夕方になると、「晩夏の風物詩」ツクツクボウシの鳴き声が。
日本人が好む蝉の声と言えば、おそらくヒグラシが一番人気。
哀愁を帯びた「カナカナカナ」の声を聞くと、何故か子供の頃の懐かしい思い出が蘇ってきて。
「季節の移ろい」を感じさせる虫たちは、夜更けにも。
コオロギやキリギリス、クツワムシなどが奏でる「夜の演奏会」。
聞く所によれば、虫の音を「風情があって心地よい」と感じるのは、日本人特有だそうな。
日本人は左脳(言語脳)で「虫の声」を聴き、西洋人は右脳(音楽脳)で「虫の音」を聞くと。
この不思議な違いは、母国語が「母音型」か「子音型」かに拠るらしく。
日本語は「母音中心」の言語だから、「母音近似」の虫の声を、言語脳で処理するとの説。

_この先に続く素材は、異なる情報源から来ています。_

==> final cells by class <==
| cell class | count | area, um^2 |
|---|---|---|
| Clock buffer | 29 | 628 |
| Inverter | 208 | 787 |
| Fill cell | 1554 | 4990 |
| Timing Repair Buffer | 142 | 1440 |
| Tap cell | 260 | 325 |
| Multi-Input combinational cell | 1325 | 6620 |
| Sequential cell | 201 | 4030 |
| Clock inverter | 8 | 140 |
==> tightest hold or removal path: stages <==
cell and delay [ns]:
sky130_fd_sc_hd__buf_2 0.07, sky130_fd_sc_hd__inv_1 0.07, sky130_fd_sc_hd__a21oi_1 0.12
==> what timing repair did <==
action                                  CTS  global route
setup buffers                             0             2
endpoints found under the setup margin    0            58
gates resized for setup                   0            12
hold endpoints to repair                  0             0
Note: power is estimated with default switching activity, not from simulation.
$ cat src/rtl/sprite_attr_loader.sv
module sprite_attr_loader
  import sprite_pkg::*;
#(
  parameter int NUM_SLOTS = 16,
  localparam int IDX_W = (NUM_SLOTS > 1) ? $clog2(NUM_SLOTS) : 1
) (
  input  logic             clk,
  input  logic             rst_n,
  input  logic             vblank,
  output logic             rd_en,
  output logic [IDX_W-1:0] rd_addr,
  output logic             wr_en,
  output logic [IDX_W-1:0] wr_slot
);
  localparam logic [IDX_W-1:0] LAST = IDX_W'(NUM_SLOTS - 1);

  logic [IDX_W-1:0] idx_q, idx_d;
  logic             req_q, req_d;
  logic [IDX_W-1:0] slot_q, slot_d;

  always_comb begin
    idx_d  = '0;
    if (vblank) idx_d = (idx_q == LAST) ? '0 : idx_q + 1'b1;
    req_d  = vblank;
    slot_d = idx_q;
  end

  always_ff @(posedge clk or negedge rst_n) begin
    if (!rst_n) begin
      idx_q  <= '0;
      req_q  <= 1'b0;
      slot_q <= '0;
    end else begin
      idx_q  <= idx_d;
      req_q  <= req_d;
      slot_q <= slot_d;
    end
  end

  assign rd_en   = vblank;
  assign rd_addr = idx_q;
  assign wr_en   = req_q & vblank;
  assign wr_slot = slot_q;


  load_in_vblank_chk: assert property (@(posedge clk) disable iff (!rst_n)
    wr_en |-> vblank && $past(vblank));


  addr_range_chk: assert property (@(posedge clk) disable iff (!rst_n)
    rd_en |-> (int'(rd_addr) < NUM_SLOTS));
endmodule

$ cat src/rtl/sprite_slot.sv
module sprite_slot
  import sprite_pkg::*;
(
  input  logic                  clk,
  input  logic                  rst_n,
  input  logic                  load_en,
  input  logic [ATTR_W-1:0]     load_word,
  input  logic [X_W-1:0]        pix_x,
  input  logic [Y_W-1:0]        pix_y,
  output logic [PAT_ADDR_W-1:0] pat_addr,
  output logic                  hit_o,
  output logic [PAL_W-1:0]      pal_o
);
  spr_attr_t cache_q, cache_d;

  // geometry, one guard bit above the coordinate for the bias
  logic [X_W+1:0]    ax, bx, dx;
  logic [Y_W+1:0]    ay, by, dy;
  logic              in_x, in_y;
  logic [OFS_W-1:0]  col, row;

  logic                  hit1_q, hit1_d, hit2_q;
  logic [PAL_W-1:0]      pal1_q, pal1_d, pal2_q;
  logic [PAT_ADDR_W-1:0] addr_q, addr_d;

  always_comb begin
    cache_d = load_en ? spr_attr_t'(load_word) : cache_q;
  end

  always_comb begin
    ax   = {2'b00, pix_x} + (X_W+2)'(SPR_BIAS);
    bx   = {2'b00, cache_q.xpos};
    dx   = ax - bx;
    in_x = (ax >= bx) && (dx[X_W+1:OFS_W] == '0);
    ay   = {2'b00, pix_y} + (Y_W+2)'(SPR_BIAS);
    by   = {2'b00, cache_q.ypos};
    dy   = ay - by;
    in_y = (ay >= by) && (dy[Y_W+1:OFS_W] == '0);
    col  = cache_q.hflip ? ~dx[OFS_W-1:0] : dx[OFS_W-1:0];
    row  = cache_q.vflip ? ~dy[OFS_W-1:0] : dy[OFS_W-1:0];
    hit1_d = in_x & in_y;
    pal1_d = cache_q.pal;
    addr_d = {cache_q.tile, row, col};
  end

  always_ff @(posedge clk or negedge rst_n) begin
    if (!rst_n) begin
      cache_q <= parked_attr();
      hit1_q  <= 1'b0;
      pal1_q  <= '0;
      addr_q  <= '0;
      hit2_q  <= 1'b0;
      pal2_q  <= '0;
    end else begin
      cache_q <= cache_d;
      hit1_q  <= hit1_d;
      pal1_q  <= pal1_d;
      addr_q  <= addr_d;
      hit2_q  <= hit1_q;
      pal2_q  <= pal1_q;
    end
  end

  assign pat_addr = addr_q;
  assign hit_o    = hit2_q;
  assign pal_o    = pal2_q;
endmodule

$ cat src/rtl/sprite_priority_mux.sv
module sprite_priority_mux
  import sprite_pkg::*;
#(
  parameter int NUM_SLOTS = 16
) (
  input  logic                        clk,
  input  logic                        rst_n,
  input  logic [NUM_SLOTS-1:0]        hit,
  input  logic [NUM_SLOTS*PAL_W-1:0]  pal,
  input  logic [NUM_SLOTS*CIDX_W-1:0] cidx,
  input  logic [PAL_W-1:0]            bg_pal,
  input  logic [CIDX_W-1:0]           bg_cidx,
  output logic [PAL_W-1:0]            out_pal,
  output logic [CIDX_W-1:0]           out_cidx
);
  logic [NUM_SLOTS-1:0] cand, sel;
  logic [PAL_W-1:0]     pal_d, pal_q;
  logic [CIDX_W-1:0]    cidx_d, cidx_q;
  logic                 any;

  always_comb begin
    for (int i = 0; i < NUM_SLOTS; i++)
      cand[i] = hit[i] && (cidx[i*CIDX_W +: CIDX_W] != '0);
  end

  // lowest-index candidate as a one-hot select
  always_comb begin
    logic seen;
    seen = 1'b0;
    sel  = '0;
    for (int i = 0; i < NUM_SLOTS; i++) begin
      sel[i] = cand[i] & ~seen;
      seen   = seen | cand[i];
    end
  end

  always_comb begin
    logic [PAL_W-1:0]  p;
    logic [CIDX_W-1:0] c;
    p = '0;
    c = '0;
    for (int i = 0; i < NUM_SLOTS; i++) begin
      p = p | ({PAL_W{sel[i]}}  & pal[i*PAL_W +: PAL_W]);
      c = c | ({CIDX_W{sel[i]}} & cidx[i*CIDX_W +: CIDX_W]);
    end
    any    = |cand;
    pal_d  = any ? p : bg_pal;
    cidx_d = any ? c : bg_cidx;
  end

  always_ff @(posedge clk or negedge rst_n) begin
    if (!rst_n) begin
      pal_q  <= '0;
      cidx_q <= '0;
    end else begin
      pal_q  <= pal_d;
      cidx_q <= cidx_d;
    end
  end

  assign out_pal  = pal_q;
  assign out_cidx = cidx_q;


  sel_onehot_chk: assert property (@(posedge clk) disable iff (!rst_n)
    $onehot0(sel));


  sprite_nz_chk: assert property (@(posedge clk) disable iff (!rst_n)
    (|cand) |=> (out_cidx != '0));
endmodule

$ cat src/rtl/sprite_compositor.sv
module sprite_compositor
  import sprite_pkg::*;
#(
  parameter int NUM_SLOTS = 16,
  localparam int IDX_W = (NUM_SLOTS > 1) ? $clog2(NUM_SLOTS) : 1
) (
  input  logic                           clk,
  input  logic                           rst_n,
  input  logic                           vblank,
  output logic                           attr_rd_en,
  output logic [IDX_W-1:0]               attr_rd_addr,
  input  logic [ATTR_W-1:0]              attr_rd_data,
  input  logic [X_W-1:0]                 pix_x,
  input  logic [Y_W-1:0]                 pix_y,
  input  logic [PAL_W-1:0]               bg_pal,
  input  logic [CIDX_W-1:0]              bg_cidx,
  output logic [NUM_SLOTS*PAT_ADDR_W-1:0] pat_addr,
  input  logic [NUM_SLOTS*CIDX_W-1:0]    pat_data,
  output logic [PAL_W-1:0]               out_pal,
  output logic [CIDX_W-1:0]              out_cidx
);
  logic                       wr_en;
  logic [IDX_W-1:0]           wr_slot;
  logic [NUM_SLOTS-1:0]       hit;
  logic [NUM_SLOTS*PAL_W-1:0] pal;

  logic [PAL_W-1:0]  bgp1_q, bgp2_q;
  logic [CIDX_W-1:0] bgc1_q, bgc2_q;

  sprite_attr_loader #(.NUM_SLOTS(NUM_SLOTS)) u_loader (
    .clk     (clk),
    .rst_n   (rst_n),
    .vblank  (vblank),
    .rd_en   (attr_rd_en),
    .rd_addr (attr_rd_addr),
    .wr_en   (wr_en),
    .wr_slot (wr_slot)
  );

  for (genvar g = 0; g < NUM_SLOTS; g++) begin : g_slot
    logic ld;
    assign ld = wr_en && (wr_slot == IDX_W'(g));
    sprite_slot u_slot (
      .clk       (clk),
      .rst_n     (rst_n),
      .load_en   (ld),
      .load_word (attr_rd_data),
      .pix_x     (pix_x),
      .pix_y     (pix_y),
      .pat_addr  (pat_addr[g*PAT_ADDR_W +: PAT_ADDR_W]),
      .hit_o     (hit[g]),
      .pal_o     (pal[g*PAL_W +: PAL_W])
    );
  end

  // background follows the two sprite stages
  always_ff @(posedge clk or negedge rst_n) begin
    if (!rst_n) begin
      bgp1_q <= '0;
      bgc1_q <= '0;
      bgp2_q <= '0;
      bgc2_q <= '0;
    end else begin
      bgp1_q <= bg_pal;
      bgc1_q <= bg_cidx;
      bgp2_q <= bgp1_q;
      bgc2_q <= bgc1_q;
    end
  end

  sprite_priority_mux #(.NUM_SLOTS(NUM_SLOTS)) u_mux (
    .clk      (clk),
    .rst_n    (rst_n),
    .hit      (hit),
    .pal      (pal),
    .cidx     (pat_data),
    .bg_pal   (bgp2_q),
    .bg_cidx  (bgc2_q),
    .out_pal  (out_pal),
    .out_cidx (out_cidx)
  );
endmodule
**src/rtl/xlat_pkg.sv**
```systemverilog
package xlat_pkg;
  // entry bit positions (shared with software-built tables)
  localparam int PTE_V = 0;
  localparam int PTE_R = 1;
  localparam int PTE_W = 2;
  localparam int PTE_U = 3;
  localparam int PTE_D = 4;

  typedef enum logic [2:0] {
    S_IDLE, S_READ_L1, S_READ_L2, S_UPDATE, S_DONE, S_FAULT
  } walk_state_t;

  typedef enum logic [1:0] {
    FLT_NONE = 2'd0,
    FLT_DIR  = 2'd1,
    FLT_LEAF = 2'd2,
    FLT_PERM = 2'd3
  } fault_t;
endpackage

```
**src/rtl/xlat_addr_gen.sv**
```systemverilog
module xlat_addr_gen #(
  parameter int VA_W  = 32,
  parameter int OFF_W = 12,
  parameter int L1_W  = 10
) (
  input  logic [VA_W-1:0]       vaddr,
  input  logic [VA_W-OFF_W-1:0] base_frame,
  input  logic [VA_W-OFF_W-1:0] dir_frame,
  input  logic [VA_W-OFF_W-1:0] leaf_frame,
  output logic [VA_W-1:0]       l1_addr,
  output logic [VA_W-1:0]       l2_addr,
  output logic [VA_W-1:0]       paddr
);
  localparam int FRAME_W = VA_W - OFF_W;
  localparam int L2_W    = FRAME_W - L1_W;

  // a table entry is 4 bytes: frame base plus index scaled by 4
  function automatic logic [VA_W-1:0] entry_at(input logic [FRAME_W-1:0] frame,
                                               input logic [VA_W-1:0] idx);
    return {frame, {OFF_W{1'b0}}} | (idx << 2);
  endfunction

  function automatic logic [VA_W-1:0] join_pa(input logic [FRAME_W-1:0] frame,
                                              input logic [OFF_W-1:0] off);
    return {frame, off};
  endfunction

  assign l1_addr = entry_at(base_frame, VA_W'(vaddr[VA_W-1 -: L1_W]));
  assign l2_addr = entry_at(dir_frame,  VA_W'(vaddr[OFF_W +: L2_W]));
  assign paddr   = join_pa(leaf_frame, vaddr[OFF_W-1:0]);
endmodule

```
**src/rtl/xlat_pte_check.sv**
```systemverilog
module xlat_pte_check #(
  parameter int PTE_WID = 32
) (
  input  logic [PTE_WID-1:0] entry,
  input  logic               is_write,
  output logic               valid,
  output logic               allowed,
  output logic [PTE_WID-1:0] updated,
  output logic               needs_wb
);
  import xlat_pkg::*;

  function automatic logic [PTE_WID-1:0] mark(input logic [PTE_WID-1:0] e,
                                              input logic wr);
    logic [PTE_WID-1:0] r;
    r = e;
    r[PTE_U] = 1'b1;
    if (wr) r[PTE_D] = 1'b1;
    return r;
  endfunction

  assign valid    = entry[PTE_V];
  assign allowed  = is_write ? entry[PTE_W] : entry[PTE_R];
  assign updated  = mark(entry, is_write);
  assign needs_wb = (updated != entry);
endmodule

```
**src/rtl/xlat_walker.sv**
```systemverilog
module xlat_walker #(
  parameter int VA_W  = 32,
  parameter int OFF_W = 12,
  parameter int L1_W  = 10
) (
  input  logic            clk,
  input  logic            rst_n,
  input  logic [VA_W-1:0] table_base,
  input  logic            req_valid,
  output logic            req_ready,
  input  logic [VA_W-1:0] req_vaddr,
  input  logic            req_write,
  output logic            rsp_valid,
  output logic [VA_W-1:0] rsp_paddr,
  output logic [1:0]      rsp_fault_code,
  output logic            mem_req,
  output logic            mem_we,
  output logic [VA_W-1:0] mem_addr,
  output logic [VA_W-1:0] mem_wdata,
  input  logic            mem_ack,
  input  logic [VA_W-1:0] mem_rdata
);
  import xlat_pkg::*;

  localparam int FRAME_W = VA_W - OFF_W;

  walk_state_t        state;
  logic [VA_W-1:0]    va_q;
  logic               wr_q;
  logic [FRAME_W-1:0] base_q;
  logic [FRAME_W-1:0] dir_q;
  logic [VA_W-1:0]    pte_q;
  fault_t             fault_q;

  logic [VA_W-1:0] l1_addr, l2_addr, paddr;
  logic            rd_valid, rd_allowed, rd_needs_wb;
  logic [VA_W-1:0] rd_updated;
  logic            q_valid, q_allowed, q_needs_wb;
  logic [VA_W-1:0] q_updated;

  // named internal events
  logic ev_accept, ev_l1_ack, ev_l2_ack, ev_wb_ack;
  assign ev_accept = (state == S_IDLE) && req_valid;
  assign ev_l1_ack = (state == S_READ_L1) && mem_ack;
  assign ev_l2_ack = (state == S_READ_L2) && mem_ack;
  assign ev_wb_ack = (state == S_UPDATE) && mem_ack;

  xlat_addr_gen #(.VA_W(VA_W), .OFF_W(OFF_W), .L1_W(L1_W)) u_addr (
    .vaddr(va_q), .base_frame(base_q), .dir_frame(dir_q),
    .leaf_frame(pte_q[VA_W-1:OFF_W]),
    .l1_addr(l1_addr), .l2_addr(l2_addr), .paddr(paddr)
  );

  // decision on the leaf as it arrives
  xlat_pte_check #(.PTE_WID(VA_W)) u_chk_rd (
    .entry(mem_rdata), .is_write(wr_q), .valid(rd_valid), .allowed(rd_allowed),
    .updated(rd_updated), .needs_wb(rd_needs_wb)
  );

  // write-back word from the stored leaf
  xlat_pte_check #(.PTE_WID(VA_W)) u_chk_q (
    .entry(pte_q), .is_write(wr_q), .valid(q_valid), .allowed(q_allowed),
    .updated(q_updated), .needs_wb(q_needs_wb)
  );

  always_ff @(posedge clk) begin
    if (!rst_n) begin
      state   <= S_IDLE;
      va_q    <= '0;
      wr_q    <= 1'b0;
      base_q  <= '0;
      dir_q   <= '0;
      pte_q   <= '0;
      fault_q <= FLT_NONE;
    end else begin
      unique case (state)
        S_IDLE: if (ev_accept) begin
          va_q    <= req_vaddr;
          wr_q    <= req_write;
          base_q  <= table_base[VA_W-1:OFF_W];
          fault_q <= FLT_NONE;
          state   <= S_READ_L1;
        end
        S_READ_L1: if (ev_l1_ack) begin
          dir_q <= mem_rdata[VA_W-1:OFF_W];
          if (!mem_rdata[PTE_V]) begin
            fault_q <= FLT_DIR;
            state   <= S_FAULT;
          end else begin
            state <= S_READ_L2;
          end
        end
        S_READ_L2: if (ev_l2_ack) begin
          pte_q <= mem_rdata;
          if (!rd_valid) begin
            fault_q <= FLT_LEAF;
            state   <= S_FAULT;
          end else if (!rd_allowed) begin
            fault_q <= FLT_PERM;
            state   <= S_FAULT;
          end else if (rd_needs_wb) begin
            state <= S_UPDATE;
          end else begin
            state <= S_DONE;
          end
        end
        S_UPDATE: if (ev_wb_ack) state <= S_DONE;
        S_DONE:   state <= S_IDLE;
        S_FAULT:  state <= S_IDLE;
        default:  state <= S_IDLE;
      endcase
    end
  end

  always_comb begin
    mem_req   = (state == S_READ_L1) || (state == S_READ_L2) || (state == S_UPDATE);
    mem_we    = (state == S_UPDATE);
    mem_addr  = (state == S_READ_L1) ? l1_addr : l2_addr;
    mem_wdata = (state == S_UPDATE) ? q_updated : '0;
  end

  assign req_ready      = (state == S_IDLE);
  assign rsp_valid      = (state == S_DONE) || (state == S_FAULT);
  assign rsp_paddr      = (state == S_DONE) ? paddr : '0;
  assign rsp_fault_code = (state == S_FAULT) ? fault_q : FLT_NONE;

  // an idle walker touches neither memory nor the response
  a_r10_idle_quiet: assert property (@(posedge clk) disable iff (!rst_n)
    req_ready |-> (!mem_req && !rsp_valid));

  // the access after acceptance is a read in the first-level table
  a_r2_first_read: assert property (@(posedge clk) disable iff (!rst_n)
    ev_accept |=> (mem_req && !mem_we &&
                   mem_addr[VA_W-1:OFF_W] == $past(table_base[VA_W-1:OFF_W])));

  // every write-back marks the page referenced, writes also modified
  a_r8_marks: assert property (@(posedge clk) disable iff (!rst_n)
    (mem_req && mem_we) |-> (mem_wdata[PTE_U] && (!wr_q || mem_wdata[PTE_D])));

  // a write-back always changes the stored leaf
  a_r9_changes: assert property (@(posedge clk) disable iff (!rst_n)
    (mem_req && mem_we) |-> (mem_wdata != pte_q));

  // no write-back to a leaf lacking validity or the needed permission
  a_r6_no_wb_on_deny: assert property (@(posedge clk) disable iff (!rst_n)
    (mem_req && mem_we) |-> (pte_q[PTE_V] && (wr_q ? pte_q[PTE_W] : pte_q[PTE_R])));

  // a successful translation keeps the page offset
  a_r7_offset: assert property (@(posedge clk) disable iff (!rst_n)
    (rsp_valid && rsp_fault_code == FLT_NONE) |-> (rsp_paddr[OFF_W-1:0] == va_q[OFF_W-1:0]));

  // the response is a single-cycle pulse followed by ready
  a_r11_pulse: assert property (@(posedge clk) disable iff (!rst_n)
    rsp_valid |=> (!rsp_valid && req_ready));
endmodule

```
File: config.mk
export PLATFORM = sky130hd
export DESIGN_NAME = reset_hub
export DESIGN_NICKNAME = d
export VERILOG_FILES = /design/src/rtl/rh_pkg.sv /design/src/rtl/rh_prio.sv /design/src/rtl/rh_linemap.sv /design/src/rtl/rh_bmon.sv /design/src/rtl/rh_hold.sv /design/src/rtl/reset_hub.sv
export SDC_FILE = /design/constraint.sdc
export NUM_CORES = 1
export LEC_CHECK = 0
export ABC_CLOCK_PERIOD_IN_PS = 4300
export BUFFER_PORTS_ARGS = -buffer_cell sky130_fd_sc_hd__buf_4
export CAP_MARGIN = 20
export CORE_MARGIN = 1
export CORE_UTILIZATION = 45
export CTS_BUF_LIST = sky130_fd_sc_hd__clkbuf_4
export CTS_CLUSTER_DIAMETER = 40
export DETAILED_ROUTE_END_ITERATION = 8
export PLACE_DENSITY = 0.69
export SETUP_SLACK_MARGIN = 0.1
export SYNTH_ARGS = -nofsm -noshare
export SYNTH_HDL_FRONTEND = slang
export SYNTH_HIERARCHICAL = 1
export SYNTH_SLANG_ARGS = --single-unit
File: constraint.sdc
create_clock -name clk -period 4.3 [get_ports clk]
set_input_delay 0.645 -clock clk [delete_from_list [all_inputs] [get_ports clk]]
set_output_delay 0.645 -clock clk [all_outputs]
set_load 0.05 [all_outputs]
File: src/rtl/rh_pkg.sv
package rh_pkg;
  localparam int NSRC  = 7;
  localparam int NLINE = 4;
  // line bits: [0] external, [1] clock unit, [2] master, [3] system
  localparam logic [NSRC-1:0] ASYNC_SET = 7'b1001101;

  typedef enum logic [1:0] {ST_IDLE, ST_PEND, ST_ACT} rh_state_e;

  function automatic logic [NLINE-1:0] src_lines(input int idx);
    case (idx)
      5:       return 4'b0101;
      6:       return 4'b1001;
      default: return 4'b0111;
    endcase
  endfunction
endpackage

File: src/rtl/rh_prio.sv
module rh_prio #(
  parameter int N = 7
) (
  input  logic [N-1:0] vec,
  output logic [N-1:0] hot,
  output logic         any
);
  logic [N:0] seen;
  assign seen[0] = 1'b0;
  for (genvar i = 0; i < N; i++) begin : g_bit
    assign hot[i]    = vec[i] & ~seen[i];
    assign seen[i+1] = seen[i] | vec[i];
  end
  assign any = seen[N];
endmodule

File: src/rtl/rh_linemap.sv
module rh_linemap
  import rh_pkg::*;
(
  input  logic [NSRC-1:0]  req,
  output logic [NLINE-1:0] lines
);
  logic [NLINE-1:0] part [NSRC+1];
  assign part[0] = '0;
  for (genvar i = 0; i < NSRC; i++) begin : g_src
    assign part[i+1] = part[i] | (req[i] ? src_lines(i) : '0);
  end
  assign lines = part[NSRC];
endmodule

File: src/rtl/rh_bmon.sv
module rh_bmon #(
  parameter int TIMEOUT = 64
) (
  input  logic clk,
  input  logic rst,
  input  logic run,
  output logic term
);
  localparam int CW = $clog2(TIMEOUT + 1);
  localparam logic [CW-1:0] LIMIT = CW'(TIMEOUT);
  logic [CW-1:0] cnt;

  always_ff @(posedge clk) begin
    if (rst || !run) begin
      cnt  <= '0;
      term <= 1'b0;
    end else begin
      term <= (cnt == LIMIT - 1'b1);
      if (cnt < LIMIT) cnt <= cnt + 1'b1;
    end
  end
endmodule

世界中でこのパターンは、日本語とポリネシア語だけとか。
「虫の音」がノイズでしかない文化と、「虫の声」に聴き入る文化。
芭蕉の名句「閑かさや岩にしみ入る蝉の声」は、日本ならでは。
虫や動物の声だけでなく、風や雨や波の音、樹々のそよぎや小川のせせらぎも、「自然の声」として耳を傾ける感性。
なるほど、まさに「山川草木悉皆成仏」。
ウィズコロナで溜まった疲れを、虫の声が優しく癒してくれるかも。